Marvin's toupee was slightly off-center and he was wearing
his standard smile, one that promised low mileage to the
public in general and headaches to Shay Kendall in
particular. She sat up a little straighter in her chair and
looked across the wide polished plains of her employer's
desk to the view outside the window behind him. Thousands of
red, yellow and blue triangular flags were snapping in the
wind, a merry contrast to the cloudy coastal sky.
"I'm an office manager, Marvin," Shay said with a
sigh, bringing wide hazel eyes back to his friendly face,
"not an actress. While I enjoy helping plan commercials,
I don't see myself in front of the camera."
"I've been promising Jeannie this trip to Europe for
years," Marvin said pointedly.
Richard Barrett, a representative of an advertising agency
in nearby Seattle, was leaning back against a burgeoning
bookshelf, his arms folded across his chest. He was tall,
with nicely cut brown hair, and would have been handsome if
not for the old-fashioned horn-rimmed glasses he wore.

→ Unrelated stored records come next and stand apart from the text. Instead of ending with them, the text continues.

`src/rtl/tod_irq_pkg.sv`:
```
package tod_irq_pkg;
  localparam int unsigned REG_AW   = 4;
  localparam int unsigned DATA_W   = 8;
  localparam int unsigned DAY_BITS = 3;
  localparam int unsigned N_FIELD  = 3;
  localparam int unsigned N_SRC    = 2;
  localparam int unsigned SRC_TOD  = 0;
  localparam int unsigned SRC_WD   = 1;

  localparam logic [REG_AW-1:0] A_AL_MIN = 4'h3;
  localparam logic [REG_AW-1:0] A_AL_HR  = 4'h5;
  localparam logic [REG_AW-1:0] A_AL_DAY = 4'h7;
  localparam logic [REG_AW-1:0] A_CMD    = 4'hB;
  localparam logic [REG_AW-1:0] A_WD_LO  = 4'hC;
  localparam logic [REG_AW-1:0] A_WD_HI  = 4'hD;

  // writable part of the command register, bits 7..2
  typedef struct packed {
    logic xfer_en;
    logic route_tod_a;
    logic drive_hi;
    logic pulse_mode;
    logic wd_mask;
    logic tod_mask;
  } cmd_t;

  localparam cmd_t CMD_RST = cmd_t'(6'b110000);
endpackage

```
`src/rtl/tod_alarm_regs.sv`:
```
module tod_alarm_regs
  import tod_irq_pkg::*;
(
  input  logic                 clk,
  input  logic                 rst,
  input  logic                 acc_en,
  input  logic                 acc_wr,
  input  logic [REG_AW-1:0]    acc_addr,
  input  logic [DATA_W-1:0]    acc_wdata,
  input  logic [N_SRC-1:0]     flags,
  output logic [DATA_W-1:0]    al_min,
  output logic [DATA_W-1:0]    al_hr,
  output logic [DATA_W-1:0]    al_day,
  output cmd_t                 cmd,
  output logic                 tod_clr,
  output logic                 wd_clr,
  output logic [DATA_W-1:0]    rd_data
);
  localparam int unsigned PAD_W = DATA_W - 1 - DAY_BITS;

  logic [DATA_W-1:0] rd_mux;

  always_comb begin
    unique case (acc_addr)
      A_AL_MIN: rd_mux = al_min;
      A_AL_HR:  rd_mux = al_hr;
      A_AL_DAY: rd_mux = al_day;
      A_CMD:    rd_mux = {cmd, flags[SRC_WD], flags[SRC_TOD]};
      default:  rd_mux = '0;
    endcase
  end

  assign tod_clr = acc_en && (acc_addr == A_AL_MIN || acc_addr == A_AL_HR ||
                              acc_addr == A_AL_DAY);
  assign wd_clr  = acc_en && (acc_addr == A_WD_LO || acc_addr == A_WD_HI);

  always_ff @(posedge clk) begin
    if (rst) begin
      al_min  <= '0;
      al_hr   <= '0;
      al_day  <= '0;
      cmd     <= CMD_RST;
      rd_data <= '0;
    end else begin
      if (acc_en && acc_wr) begin
        unique case (acc_addr)
          A_AL_MIN: al_min <= acc_wdata;
          A_AL_HR:  al_hr  <= acc_wdata;
          A_AL_DAY: al_day <= {acc_wdata[DATA_W-1], {PAD_W{1'b0}},
                               acc_wdata[DAY_BITS-1:0]};
          A_CMD:    cmd    <= cmd_t'(acc_wdata[DATA_W-1:2]);
          default: ;
        endcase
      end
      if (acc_en && !acc_wr) rd_data <= rd_mux;
    end
  end

  assert_day_pad_zero_R2: assert property (@(posedge clk) disable iff (rst)
    (acc_en && !acc_wr && acc_addr == A_AL_DAY) |=> (rd_data[DATA_W-2:DAY_BITS] == '0));

  assert_flags_readonly_R9: assert property (@(posedge clk) disable iff (rst)
    (acc_en && !acc_wr && acc_addr == A_CMD) |=> (rd_data[1:0] == $past(flags)));
endmodule

```
`src/rtl/tod_alarm_match.sv`:
```
module tod_alarm_match
  import tod_irq_pkg::*;
(
  input  logic              roll,
  input  logic [DATA_W-1:0] al_min,
  input  logic [DATA_W-1:0] al_hr,
  input  logic [DATA_W-1:0] al_day,
  input  logic [DATA_W-1:0] cur_min,
  input  logic [DATA_W-1:0] cur_hr,
  input  logic [DATA_W-1:0] cur_day,
  output logic              hit
);
  logic [N_FIELD-1:0][DATA_W-1:0] al_f;
  logic [N_FIELD-1:0][DATA_W-1:0] cur_f;
  logic [N_FIELD-1:0]             ok;

  assign al_f  = {al_day, al_hr, al_min};
  assign cur_f = {cur_day, cur_hr, cur_min};

  for (genvar i = 0; i < N_FIELD; i++) begin : g_field
    // bit 7 set: field is a don't-care; otherwise value bits must agree
    assign ok[i] = al_f[i][DATA_W-1] ||
                   ({1'b0, al_f[i][DATA_W-2:0]} == cur_f[i]);
  end

  assign hit = roll && (&ok);
endmodule

```
`src/rtl/irq_flag_gen.sv`:
```
module irq_flag_gen #(
  parameter int unsigned PULSE_CYC = 3000
) (
  input  logic clk,
  input  logic rst,
  input  logic set,
  input  logic clr,
  input  logic pulse_mode,
  output logic flag
);
  localparam int unsigned CW = $clog2(PULSE_CYC + 1);

  logic [CW-1:0] cnt;

  always_ff @(posedge clk) begin
    if (rst) begin
      flag <= 1'b0;
      cnt  <= '0;
    end else if (clr) begin
      flag <= 1'b0;
      cnt  <= '0;
    end else if (set) begin
      flag <= 1'b1;
      cnt  <= CW'(PULSE_CYC - 1);
    end else begin
      if (flag && pulse_mode && cnt == '0) flag <= 1'b0;
      if (cnt != '0) cnt <= cnt - 1'b1;
    end
  end

  assert_clear_wins_R8: assert property (@(posedge clk) disable iff (rst)
    clr |=> !flag);

  assert_event_sets_R3: assert property (@(posedge clk) disable iff (rst)
    (set && !clr) |=> flag);

  assert_level_holds_R12: assert property (@(posedge clk) disable iff (rst)
    (flag && !pulse_mode && !clr) |=> flag);
endmodule

```
`src/rtl/tod_alarm_irq.sv`:
```
module tod_alarm_irq
  import tod_irq_pkg::*;
#(
  parameter int unsigned PULSE_CYC = 3000
) (
  input  logic              clk,
  input  logic              rst,
  input  logic              acc_en,
  input  logic              acc_wr,
  input  logic [REG_AW-1:0] acc_addr,
  input  logic [DATA_W-1:0] acc_wdata,
  output logic [DATA_W-1:0] rd_data,
  input  logic [DATA_W-1:0] cur_min,
  input  logic [DATA_W-1:0] cur_hour,
  input  logic [DATA_W-1:0] cur_day,
  input  logic              sec_roll,
  input  logic              wd_req,
  output logic              irq_a,
  output logic              irq_b
);
  logic [DATA_W-1:0] al_min, al_hr, al_day;
  cmd_t              cmd;
  logic              tod_clr, wd_clr, hit;
  logic [N_SRC-1:0]  fset, fclr, flags, src_mask, act;

  tod_alarm_regs u_regs (
    .clk(clk), .rst(rst), .acc_en(acc_en), .acc_wr(acc_wr),
    .acc_addr(acc_addr), .acc_wdata(acc_wdata), .flags(flags),
    .al_min(al_min), .al_hr(al_hr), .al_day(al_day), .cmd(cmd),
    .tod_clr(tod_clr), .wd_clr(wd_clr), .rd_data(rd_data)
  );

  tod_alarm_match u_match (
    .roll(sec_roll), .al_min(al_min), .al_hr(al_hr), .al_day(al_day),
    .cur_min(cur_min), .cur_hr(cur_hour), .cur_day(cur_day), .hit(hit)
  );

  always_comb begin
    fset[SRC_TOD]     = hit;
    fset[SRC_WD]      = wd_req;
    fclr[SRC_TOD]     = tod_clr;
    fclr[SRC_WD]      = wd_clr;
    src_mask[SRC_TOD] = cmd.tod_mask;
    src_mask[SRC_WD]  = cmd.wd_mask;
  end

  for (genvar g = 0; g < N_SRC; g++) begin : g_src
    irq_flag_gen #(.PULSE_CYC(PULSE_CYC)) u_flag (
      .clk(clk), .rst(rst), .set(fset[g]), .clr(fclr[g]),
      .pulse_mode(cmd.pulse_mode), .flag(flags[g])
    );
  end

  assign act = flags & ~src_mask;

  always_ff @(posedge clk) begin
    if (rst) begin
      irq_a <= 1'b0;
      irq_b <= 1'b0;
    end else begin
      irq_a <= cmd.route_tod_a ? act[SRC_TOD] : act[SRC_WD];
      irq_b <= cmd.route_tod_a ? act[SRC_WD]  : act[SRC_TOD];
    end
  end

  assert_tod_masked_R10: assert property (@(posedge clk) disable iff (rst)
    ($past(cmd.tod_mask) && $past(cmd.wd_mask)) |-> (!irq_a && !irq_b));

  assert_route_tod_a_R11: assert property (@(posedge clk) disable iff (rst)
    ($past(flags[SRC_TOD]) && !$past(cmd.tod_mask) && $past(cmd.route_tod_a)) |-> irq_a);

  assert_route_tod_b_R11: assert property (@(posedge clk) disable iff (rst)
    ($past(flags[SRC_TOD]) && !$past(cmd.tod_mask) && !$past(cmd.route_tod_a)) |-> irq_b);

  assert_wd_sets_R13: assert property (@(posedge clk) disable iff (rst)
    (wd_req && !wd_clr) |=> flags[SRC_WD]);
endmodule

```
`config.mk`:
```
export PLATFORM = sky130hd
export DESIGN_NAME = tod_alarm_irq
export DESIGN_NICKNAME = d
export VERILOG_FILES = /design/src/rtl/tod_irq_pkg.sv /design/src/rtl/tod_alarm_regs.sv /design/src/rtl/tod_alarm_match.sv /design/src/rtl/irq_flag_gen.sv /design/src/rtl/tod_alarm_irq.sv
export SDC_FILE = /design/constraint.sdc
export NUM_CORES = 1
export LEC_CHECK = 0
export ABC_AREA = 1
export BUFFER_PORTS_ARGS = -buffer_cell sky130_fd_sc_hd__buf_4
export CORE_UTILIZATION = 64
export CTS_BUF_LIST = sky130_fd_sc_hd__clkbuf_4 sky130_fd_sc_hd__clkbuf_8
export DETAILED_ROUTE_END_ITERATION = 6
export PLACE_DENSITY = 0.85
export SETUP_SLACK_MARGIN = 0.2
export SYNTH_ARGS = -nofsm -noshare
export SYNTH_HDL_FRONTEND = slang
export SYNTH_HIERARCHICAL = 1
export SYNTH_SLANG_ARGS = --single-unit
```
`constraint.sdc`:
```
create_clock -name clk -period 2.95 [get_ports clk]
set_input_delay 0.59 -clock clk [delete_from_list [all_inputs] [get_ports clk]]
set_output_delay 0.59 -clock clk [all_outputs]
set_load 0.005 [all_outputs]
```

"You're Rosamond Dallas's daughter," he put in.
"Besides, I know a hundred women who would give anything
for a chance like this."
Shay pushed back a lock of long, layer-cut brown hair to rub
one temple with her fingers, then lifted her head, giving
Mr. Barrett an ironic look. "A chance like what,
Richard? You make this sound as though it's a remake of
The Ten Commandments instead of a thirty-second TV
spot where I get a dump-truck load of sugar poured over me
and say, 'We've got a sweet deal for you at Reese Motors in
Skyler Beach!' Furthermore, I fail to see what my being
Rosamond's daughter has to do with anything."
Marvin was sitting back in his leather chair and smiling,
probably at the image of Shay being buried under a half ton
of white sugar. "There would be a sizable bonus
involved, of course," he reflected aloud.
He hadn't mentioned a bonus on Friday afternoon, when he'd
first presented Shay with a storyboard for a commercial
starring herself rather than the infamous "Low-Margin
Marvin."
Shay sighed, thinking of all the new clothes her
six-year-old son, Hank, would need before school started and
of the retirement savings account she wanted to open but
couldn't afford. "How much of a bonus?" she asked,
disliking Richard Barrett for the smug look that flickered
briefly in his blue eyes.
Marvin named a figure that would cover the savings and
deposit payment and any amount of jeans, sneakers, jackets
and T-shirts for Hank, with money left over.
"Just for one commercial? That's all I'd have to
do?" Shay hated herself for wavering, but she was in no
position to turn her back on so much money. While she earned
a good salary working as Reese Motors's office manager and
general all-around troubleshooter, it took all she could
scrape together to support herself and her small son and
meet the property taxes on her mother's enormous, empty
house. Lord in heaven, she thought, if only someone would
come along and buy that house
.
Marvin and Richard exchanged indulgent looks. "If you
hadn't stomped out of here on Friday," Richard said
smoothly, "I would have gone on to explain that we're
discussing a series of four spots, thirty seconds each.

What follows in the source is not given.